The madness is catching. BBC 1's evening news covers Clinton first, then moves to Russia, with a startling comparison: "President Yeltsin is in big trouble too."

He is. Russia is on the verge of collapse. Mikhail Gorbachev says Mr Yeltsin is intellectually, physically and politically dead.

(Listeners may have thought for a moment that it was something serious. Like Mr Clinton's trouble.)

No wonder that publication of the Starr report will be followed by what RTE's Washington correspondent, Mark Little, describes as "a spasm of intense reflection" in the White House.

While they're at it, Mr Clinton's helpers should check the praise being given him by his supporters. Morning Ireland says it's fulsome. Or, as the dictionary has it, "cloying, nauseous, offensive, rank or disgustingly fawning".

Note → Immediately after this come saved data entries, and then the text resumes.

`src/rtl/taqe_ram.sv`:
```
// ---------------------------------------------------------------------------
// taqe_ram
// Generic single-write, single-read RAM with a registered read port.
// ---------------------------------------------------------------------------
`default_nettype none

module taqe_ram #(
    parameter int WIDTH = 8,
    parameter int DEPTH = 16
) (
    input  wire logic                     clk,
    input  wire logic                     we,
    input  wire logic [$clog2(DEPTH)-1:0] waddr,
    input  wire logic [WIDTH-1:0]         wdata,
    input  wire logic [$clog2(DEPTH)-1:0] raddr,
    output logic      [WIDTH-1:0]         rdata
);

    logic [WIDTH-1:0] mem [DEPTH];

    always_ff @(posedge clk)
    begin
        if (we)
        begin
            mem[waddr] <= wdata;
        end
        rdata <= mem[raddr];
    end

endmodule

`default_nettype wire

```
`config.mk`:
```
export PLATFORM = sky130hd
export DESIGN_NAME = taqe_ram
export DESIGN_NICKNAME = d
export VERILOG_FILES = /design/src/rtl/taqe_ram.sv
export SDC_FILE = /design/constraint.sdc
export NUM_CORES = 1
export LEC_CHECK = 0
export ABC_CLOCK_PERIOD_IN_PS = 2590
export BUFFER_PORTS_ARGS = -buffer_cell sky130_fd_sc_hd__buf_2
export CORE_UTILIZATION = 60
export CTS_BUF_LIST = sky130_fd_sc_hd__clkbuf_4 sky130_fd_sc_hd__clkbuf_8
export CTS_CLUSTER_SIZE = 14
export DETAILED_ROUTE_END_ITERATION = 6
export PLACE_DENSITY_LB_ADDON = 0.12
export REMOVE_ABC_BUFFERS = 1
export SYNTH_ARGS = -nofsm -noshare
export SYNTH_HDL_FRONTEND = slang
export SYNTH_SLANG_ARGS = --single-unit
export TNS_END_PERCENT = 5
```
`constraint.sdc`:
```
create_clock -name clk -period 2.59 [get_ports clk]
set_input_delay 0.3885 -clock clk [delete_from_list [all_inputs] [get_ports clk]]
set_output_delay 0.3885 -clock clk [all_outputs]
set_load 0.01 [all_outputs]
```
; After elaboration in Yosys (flattened, before gate mapping)
; Memories as Yosys holds them, arrays and structs flattened. A register that Yosys moved wholly into a read port is not among the register bits.
; Index checks and enable logic that the tools add are counted.
[classes]
mux = 2
[ops]
columns = cell, n
row1 = 1-bit two-way mux, 2
[word_totals]
ff_bits = 0
mem_count = 1
out_inout_bits = 8
elab_cells = 3
inputBits = 18
ram_bits = 128
[memory_table]
columns = memory, words, word_bits, read_ports, rd_ports_with_merged_regs, write_ports, line
row1 = mem, 16, 8, 1, 1, 1, 19  ; logic [WIDTH-1:0] mem [DEPTH];

; Longest topological paths before layout
; Gate-level depths: netlist of run 1.
[depth]
word_depth = 2
ltp_mapped = 5
depth_no_buf = 3

; Worst setup path after synthesis of run 1
; No wires, ideal clock.
[synth_path]
path_kind = input-to-reg
start = input waddr[2]
end = memory mem[0][0] (enable)
setup_ns = 0.383
t_arrival_ns = 1.498
required_ns = 2.207
setup_slack_ns = 0.709
path_buffers = 0
cell_stages = 2
cell_sequence = or3b_2 -> nor3_1
[synth_lines]
columns = item, line
row1 = start: declaration, 13  ; input wire logic [$clog2(DEPTH)-1:0] waddr,
row2 = end: declaration, 19
; Straight into the memory's write port.

==> impl_metrics.json, run 1 <==
{
  "synth.cell_area_sq_mm": 0.005147,
  "p_seq_frac": 0.532,
  "fin_crit_ps": 1632,
  "core_region_area_sq_mm": 0.008258,
  "cp_top_family": "buffers and inverters",
  "end_kind": "register",
  "syn-instance-count": 229,
  "cts_num_sinks": 136,
  "drt_iter0_drc": 213,
  "rsz0062_at_grt": "false",
  "ys_warn_count": 0,
  "cts_tree": "yes",
  "synth.area.top_cells": "edfxtp_1 (75%), mux4_2 (7.9%), mux4_1 (7.1%)",
  "vias": 2424,
  "fp.dieH_um": 94.63,
  "fin_area_sq_mm": 0.005967,
  "hold_violations": 0,
  "worst-path-buf-inv": 3,
  "slew_viol_final": 0,
  "yosysTopAreaCellShare": 0.7467,
  "crit_chain": "buf_2, buf_12, buf_4, mux4_1, a22oi_1, nand2_1",
  "fmax_mhz": 612.8,
  "antenna_found_initial": 0,
  "startpoint_type": "input port",
  "initial_core_util": 0.6233,
  "die_x_um": 94.63,
  "cts_made_buffers": 17,
  "clkPwrFrac": 0.419,
  "timing.slew.headroom": 0.4729,
  "crit_arrival_ps": 1950,
  "p_leak_nw": 2.050,
  "min_path_type": "in2reg",
  "pre_cts_ws_ps": 523.2,
  "route.detailed.drc": 0,
  "io_pins": 26,
  "grt_max_degree": 22,
  "drive_gt1_frac": 0.3311,
  "grt_pass1_vias": 2514,
  "worstSetupPathType": "in2reg",
  "tightest_slew_ps": 787.7,
  "vias_per_cell": 6.000,
  "port_buffers": 25,
  "fin_crit_sh": 0.6301,
  "reg2reg_slack_ps": 1180,
  "setup_slack_ps": 958.1,
  "dpl-instance-area_sq_mm": 0.005503,
  "die-area_sq_mm": 0.008954,
  "crit_fanout": 21,
  "hpwl_um": 6054,
  "grt_pass1_wl_um": 14260,
  "power_density_mw_per_mm2": 779.2,
  "synth_area_leader_cell": "edfxtp_1",
  "p_sw_frac": 0.1931,
  "drtAntennaViolNets": 0,
  "synth_seq_cells": 136,
  "finalClockSkew_ps": 12.34,
  "pwr-share-comb": 0.050,
  "slowest_delay_ps": 550,
  "row_count": 33,
  "cp.required_ps": 2900,
  "clkTransAtPathRegs_ps": 80,
  "finalSetupTns_ps": 0,
  "cts-resized-gates": 0,
  "place_congestion": 0.7695,
  "syn_area_per_cell_sq_um": 22.48,
  "drt-total-wl_um": 9442,
  "slowest_stage": "mux4_1",
  "track_usage": 0.2383,
  "status": "complete, no violations",
  "cts_hold_buf": 0,
  "antennaDiodeCount": 0,
  "maxCapViolCount": 0,
  "grt-ovfl-total": 0,
  "wl_per_cell_um": 23.37,
  "max-vdd-ir-drop_uv": 464.2,
  "fill_cells": 487,
  "cts.path.max_buffers": 2,
  "total_power_mw": 4.649,
  "intPower_mw": 3.752,
  "htreeDepth": 4,
  "setup_viol": 0,
  "first_pass_iters": 4,
  "clockRootBuffer": "clkbuf_8",
  "postCtsSetupBuffers": 0,
  "yosysSeqAreaShare": 0.7778,
  "layout.nets": 304,
  "power_switching_mw": 0.8977,
  "area_delta_synth_final_pct": 15.92,
  "ys_types": 19,
  "worstSkewPairLatency_ps": 420
}
[worst register-to-register path, stage by stage (launching register included)]
cell and delay, ps:
edfxtp_1 360, mux4_1 510, a22oi_1 330, nand2_1 80
[cell usage after synthesis, drive strengths merged]
| cell | number |
|---|---|
| and2 | 1 |
| nand3b | 2 |
| a22oi | 16 |
| mux4 | 32 |
| or3b | 1 |
| edfxtp | 128 |
| nor2 | 13 |
| buf | 7 |
| and2b | 1 |
| nand2 | 9 |
| nor2b | 1 |
| nor3 | 4 |
| dfxtp | 8 |
| nand2b | 2 |
| clkdlybuf4s25 | 3 |
| nand3 | 1 |
[layout by cell type, fill, tap and decap left out, drive strengths merged]
cell and instances:
nand3b 2, nor2b 1, nor3 4, and2 1, clkinv 5, bufinv 5
or3b 1, buf 48, nand3 1, clkinvlp 2, nor2 13, nand2b 2
mux4 32, nand2 9, edfxtp 128, and2b 1, clkbuf 20, dfxtp 8
a22oi 16
[power by group through the flow]
stage	combinational (mW)	sequential [mW]	clock, mW
after floorplan	0.0986	2.52	0
after global routing	0.249	2.48	2.08
after CTS	0.233	2.47	1.98
after detailed placement	0.230	2.52	0
after global placement	0.226	2.52	0
final	0.231	2.47	1.95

Mr Clinton has a mixed record in world affairs. We have reason to praise him, though not fulsomely, for his role in Ireland's affairs, before, during and since the negotiation of the Belfast Agreement.

Some say his engagement was a result of his need to chalk up a success in foreign policy. It makes little difference why he intervened. What he did was even-handed and helpful.

The Russians have no such reason to praise him or his country. Led by the US, the world's wealthiest states might have prevented disaster in the Soviet Union.

Instead, they chose to abandon Gorbachev and his 150 million fellow citizens, for what looked (and still looks) like crass ideological reasons. And in the weeks in which Russia has plumbed the depths of its deepest crisis since the second World War, the media of the West have been obsessed by an affair which ought to have been none of their business.

If this kind of nonsense had been customary in Daniel O'Connell's time, by all accounts he'd have spent more time defending his own reputation than either his clients or the interest of the Irish people.

If Alexander the Great had been given the Clinton treatment he'd have spent his time answering questions from the crowd at home in Macedonia instead of conquering the world.

And the next president of the United States will arrive in the White House wrapped in cotton wool and labelled "Untouched by human hand".